• Wade Michael Page And The Definition Of Cowardice.


    Just as James Holmes did in an Aurora, Colorado movie theater, just as Charles Carl Roberts IV did in a one-room schoolhouse in Nickel Mines, Pennsylvania and just as those four bastards did decades ago at the 16th Street Baptist Church in Birmingham, Alabama, Wade Michael Page took his hatred, frustrations and bloodlust out on a group of unsuspecting innocents -- people without the ability and foresight to protect themselves or perhaps strike back. After all, who but the most paranoid of individuals expects a gunman to burst into their normally quiet place of worship?

    In my book (and hopefully anyone else's), that's cowardice. It's a trait all of the above players share among each other. When pitted against equal or greater force, these individuals often fold under pressure. Holmes quietly gave up and turned himself in. Roberts took his own life. Cherry, Blanton, Cash and Chambliss scattered like roaches before being found, charged and eventually imprisoned.

    Page apparently chose "suicide by cop."

    Page visited his hate on a community of Sikhs, a people often mistaken (and sometimes used as stand-ins) for the Muslims whom "God-fearing Americans" have been trained to reflexively hate since 9/11, if not longer. Because there are never any Muslim extremists around when you need one, Page figured a Sikh temple would do in a pinch.

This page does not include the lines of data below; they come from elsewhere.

--- src/hdl/assert_macros.svh ---
// ----------------------------------------------------------------------------
// Assertion macros
// Shared concurrent assertion forms for the link supervisor modules.
// ----------------------------------------------------------------------------
`ifndef ASSERT_MACROS_SVH
`define ASSERT_MACROS_SVH

// Same-cycle implication, disabled while reset is asserted.
`define ASSERT_IMPLY(label, clk, rst_n, ante, cons) \
    label: assert property (@(posedge clk) disable iff (!rst_n) (ante) |-> (cons)) \
        else $error("same-cycle implication failed");

// Next-cycle implication, disabled while reset is asserted.
`define ASSERT_NEXT(label, clk, rst_n, ante, cons) \
    label: assert property (@(posedge clk) disable iff (!rst_n) (ante) |=> (cons)) \
        else $error("next-cycle implication failed");

`endif

--- src/hdl/lsrw_pkg.sv ---
// ----------------------------------------------------------------------------
// Link supervisor package
// Types, codes and constants shared by the link supervisor modules.
// ----------------------------------------------------------------------------
`timescale 1ns / 1ps

package lsrw_pkg;

    // Link state codes.
    typedef enum logic [1:0] {
        ST_DISC  = 2'd0,
        ST_CONN  = 2'd1,
        ST_RETRY = 2'd2,
        ST_AP    = 2'd3
    } link_state_t;

    // Command codes.
    typedef enum logic [1:0] {
        OP_START = 2'd0,
        OP_POLL  = 2'd1,
        OP_FORCE = 2'd2,
        OP_RESET = 2'd3
    } op_t;

    // Configuration register indexes.
    localparam logic [1:0] CFG_RECONNECT_INTERVAL = 2'd0;
    localparam logic [1:0] CFG_REBOOT_TIMEOUT     = 2'd1;
    localparam logic [1:0] CFG_REBOOT_ENABLE      = 2'd2;

    localparam int unsigned TIME_W    = 32;
    localparam int unsigned TIMEOUT_W = 17;
    localparam int unsigned LIMIT_W   = 33;

    localparam logic [15:0]       MS_PER_MIN        = 16'd60000;
    localparam logic [TIME_W-1:0] RECONNECT_DEFAULT = 32'd10000;

    // Settings seen by the step logic.
    typedef struct packed {
        logic [TIME_W-1:0]  reconnect_interval;
        logic [LIMIT_W-1:0] reboot_limit;
        logic               reboot_armed;
    } cfg_t;

    // One command item.
    typedef struct packed {
        op_t               op;
        logic              ap_mode;
        logic              link_up;
        logic [TIME_W-1:0] now_ms;
    } item_t;

    // One result item.
    typedef struct packed {
        link_state_t       link_state;
        logic              connected_event;
        logic              disconnected_event;
        logic              ap_event;
        logic              reconnect_request;
        logic              reboot_request;
        logic [TIME_W-1:0] since_good_ms;
    } result_t;

endpackage
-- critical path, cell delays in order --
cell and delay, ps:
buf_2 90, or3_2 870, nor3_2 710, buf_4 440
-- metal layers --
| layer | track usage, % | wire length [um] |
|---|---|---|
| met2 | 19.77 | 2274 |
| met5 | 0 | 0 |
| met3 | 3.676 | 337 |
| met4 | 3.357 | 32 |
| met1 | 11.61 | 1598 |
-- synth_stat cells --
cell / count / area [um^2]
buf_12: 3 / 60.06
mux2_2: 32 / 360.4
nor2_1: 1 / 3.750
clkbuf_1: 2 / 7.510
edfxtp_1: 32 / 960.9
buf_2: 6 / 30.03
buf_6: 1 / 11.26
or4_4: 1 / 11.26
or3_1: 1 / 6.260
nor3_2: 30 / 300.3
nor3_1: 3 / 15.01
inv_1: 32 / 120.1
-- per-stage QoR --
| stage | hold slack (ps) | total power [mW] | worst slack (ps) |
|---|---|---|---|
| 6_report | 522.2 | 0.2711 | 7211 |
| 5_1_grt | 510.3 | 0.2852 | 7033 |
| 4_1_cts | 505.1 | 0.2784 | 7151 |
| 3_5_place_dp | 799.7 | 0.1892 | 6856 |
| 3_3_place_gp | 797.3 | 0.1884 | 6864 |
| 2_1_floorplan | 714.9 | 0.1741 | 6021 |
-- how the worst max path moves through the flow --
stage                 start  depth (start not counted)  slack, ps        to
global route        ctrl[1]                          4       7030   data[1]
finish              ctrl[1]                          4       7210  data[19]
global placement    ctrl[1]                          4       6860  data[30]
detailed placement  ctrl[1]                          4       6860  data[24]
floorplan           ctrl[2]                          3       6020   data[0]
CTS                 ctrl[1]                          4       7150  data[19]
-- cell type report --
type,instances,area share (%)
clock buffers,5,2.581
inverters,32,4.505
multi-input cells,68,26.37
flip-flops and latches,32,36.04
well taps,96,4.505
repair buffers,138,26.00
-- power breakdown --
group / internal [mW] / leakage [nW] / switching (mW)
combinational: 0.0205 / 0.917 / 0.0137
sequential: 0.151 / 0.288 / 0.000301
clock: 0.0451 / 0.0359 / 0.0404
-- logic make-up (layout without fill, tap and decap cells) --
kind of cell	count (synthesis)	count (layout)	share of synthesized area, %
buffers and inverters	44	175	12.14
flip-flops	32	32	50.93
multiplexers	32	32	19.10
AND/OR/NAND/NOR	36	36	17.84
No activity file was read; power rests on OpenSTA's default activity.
[src/rtl/core/smc_pkg.sv]
// Sliding mode controller package: register indexes, widths and shared types.
// Used by smc_ctrl, smc_dp and sliding_mode_controller.
package smc_pkg;
    localparam int W = 32;
    localparam int CFG_IDX_W = 3;

    typedef enum logic [CFG_IDX_W-1:0] {
        REG_SLOPE  = 3'd0,
        REG_GAIN   = 3'd1,
        REG_PHI    = 3'd2,
        REG_SATMD  = 3'd3,
        REG_A0     = 3'd4,
        REG_A1     = 3'd5,
        REG_B      = 3'd6,
        REG_DT     = 3'd7
    } t_reg_idx;

    // datapath operations
    typedef enum logic [3:0] {
        OP_NONE,
        OP_LOAD,
        OP_MUL,
        OP_DIV,
        OP_ERR,
        OP_ED,
        OP_S,
        OP_RDN,
        OP_RD,
        OP_NUM,
        OP_UEQ,
        OP_USW,
        OP_OUT
    } t_op;

    // operand select codes
    localparam logic [3:0] S_SLOPE_E   = 4'd0;
    localparam logic [3:0] S_A0_Y      = 4'd1;
    localparam logic [3:0] S_A1_ED     = 4'd2;
    localparam logic [3:0] S_SLOPE_RD  = 4'd3;
    localparam logic [3:0] S_SLOPE_ED  = 4'd4;
    localparam logic [3:0] S_GAIN_S    = 4'd5;
    localparam logic [3:0] S_DIV_ED    = 4'd6;
    localparam logic [3:0] S_DIV_RD    = 4'd7;
    localparam logic [3:0] S_DIV_UEQ   = 4'd8;
    localparam logic [3:0] S_DIV_USW   = 4'd9;

    typedef struct packed {
        t_op        op;
        logic [3:0] sel;
    } t_cmd;

    typedef struct packed {
        logic busy;
        logic dt_zero;
    } t_sts;

    function automatic logic signed [W-1:0] sat32(input logic signed [79:0] v);
        if (v > 80'sd2147483647) return 32'sh7fffffff;
        if (v < -80'sd2147483648) return 32'sh80000000;
        return v[W-1:0];
    endfunction
endpackage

    And that's how six people ended up losing their lives.

    Holmes and Roberts' actions were treated as outliers, as something atypical of how men of their societal makeup should behave. It's much harder to do the same for Page, given his connections to and affiliations with Neo-Nazi hate groups, but that doesn't mean they won't try.* Nevertheless, his actions represent the proverbial canary in a  blood-filled coal mine.

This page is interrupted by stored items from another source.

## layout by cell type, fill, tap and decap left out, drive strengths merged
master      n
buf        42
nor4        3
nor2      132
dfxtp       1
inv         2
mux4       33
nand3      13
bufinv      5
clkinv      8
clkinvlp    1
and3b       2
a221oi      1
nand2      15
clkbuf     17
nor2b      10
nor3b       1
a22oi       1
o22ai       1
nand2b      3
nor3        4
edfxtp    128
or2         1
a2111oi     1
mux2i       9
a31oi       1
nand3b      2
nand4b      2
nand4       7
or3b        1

    It's funny how right-wing-oriented "patriot" groups grow like weeds during "liberal" administrations, only to fall dormant during conservative ones, like a bad herpes infection:
    The Patriot movement first emerged in 1994, a response to what was seen as violent government repression of dissident groups at Ruby Ridge, Idaho, in 1992 and near Waco, Texas, in 1993, along with anger at gun control and the Democratic Clinton Administration in general. It peaked in 1996, a year after the Oklahoma City bombing, with 858 groups, then began to fade. By the turn of the millennium, the Patriot movement was reduced to fewer than 150 relatively inactive groups.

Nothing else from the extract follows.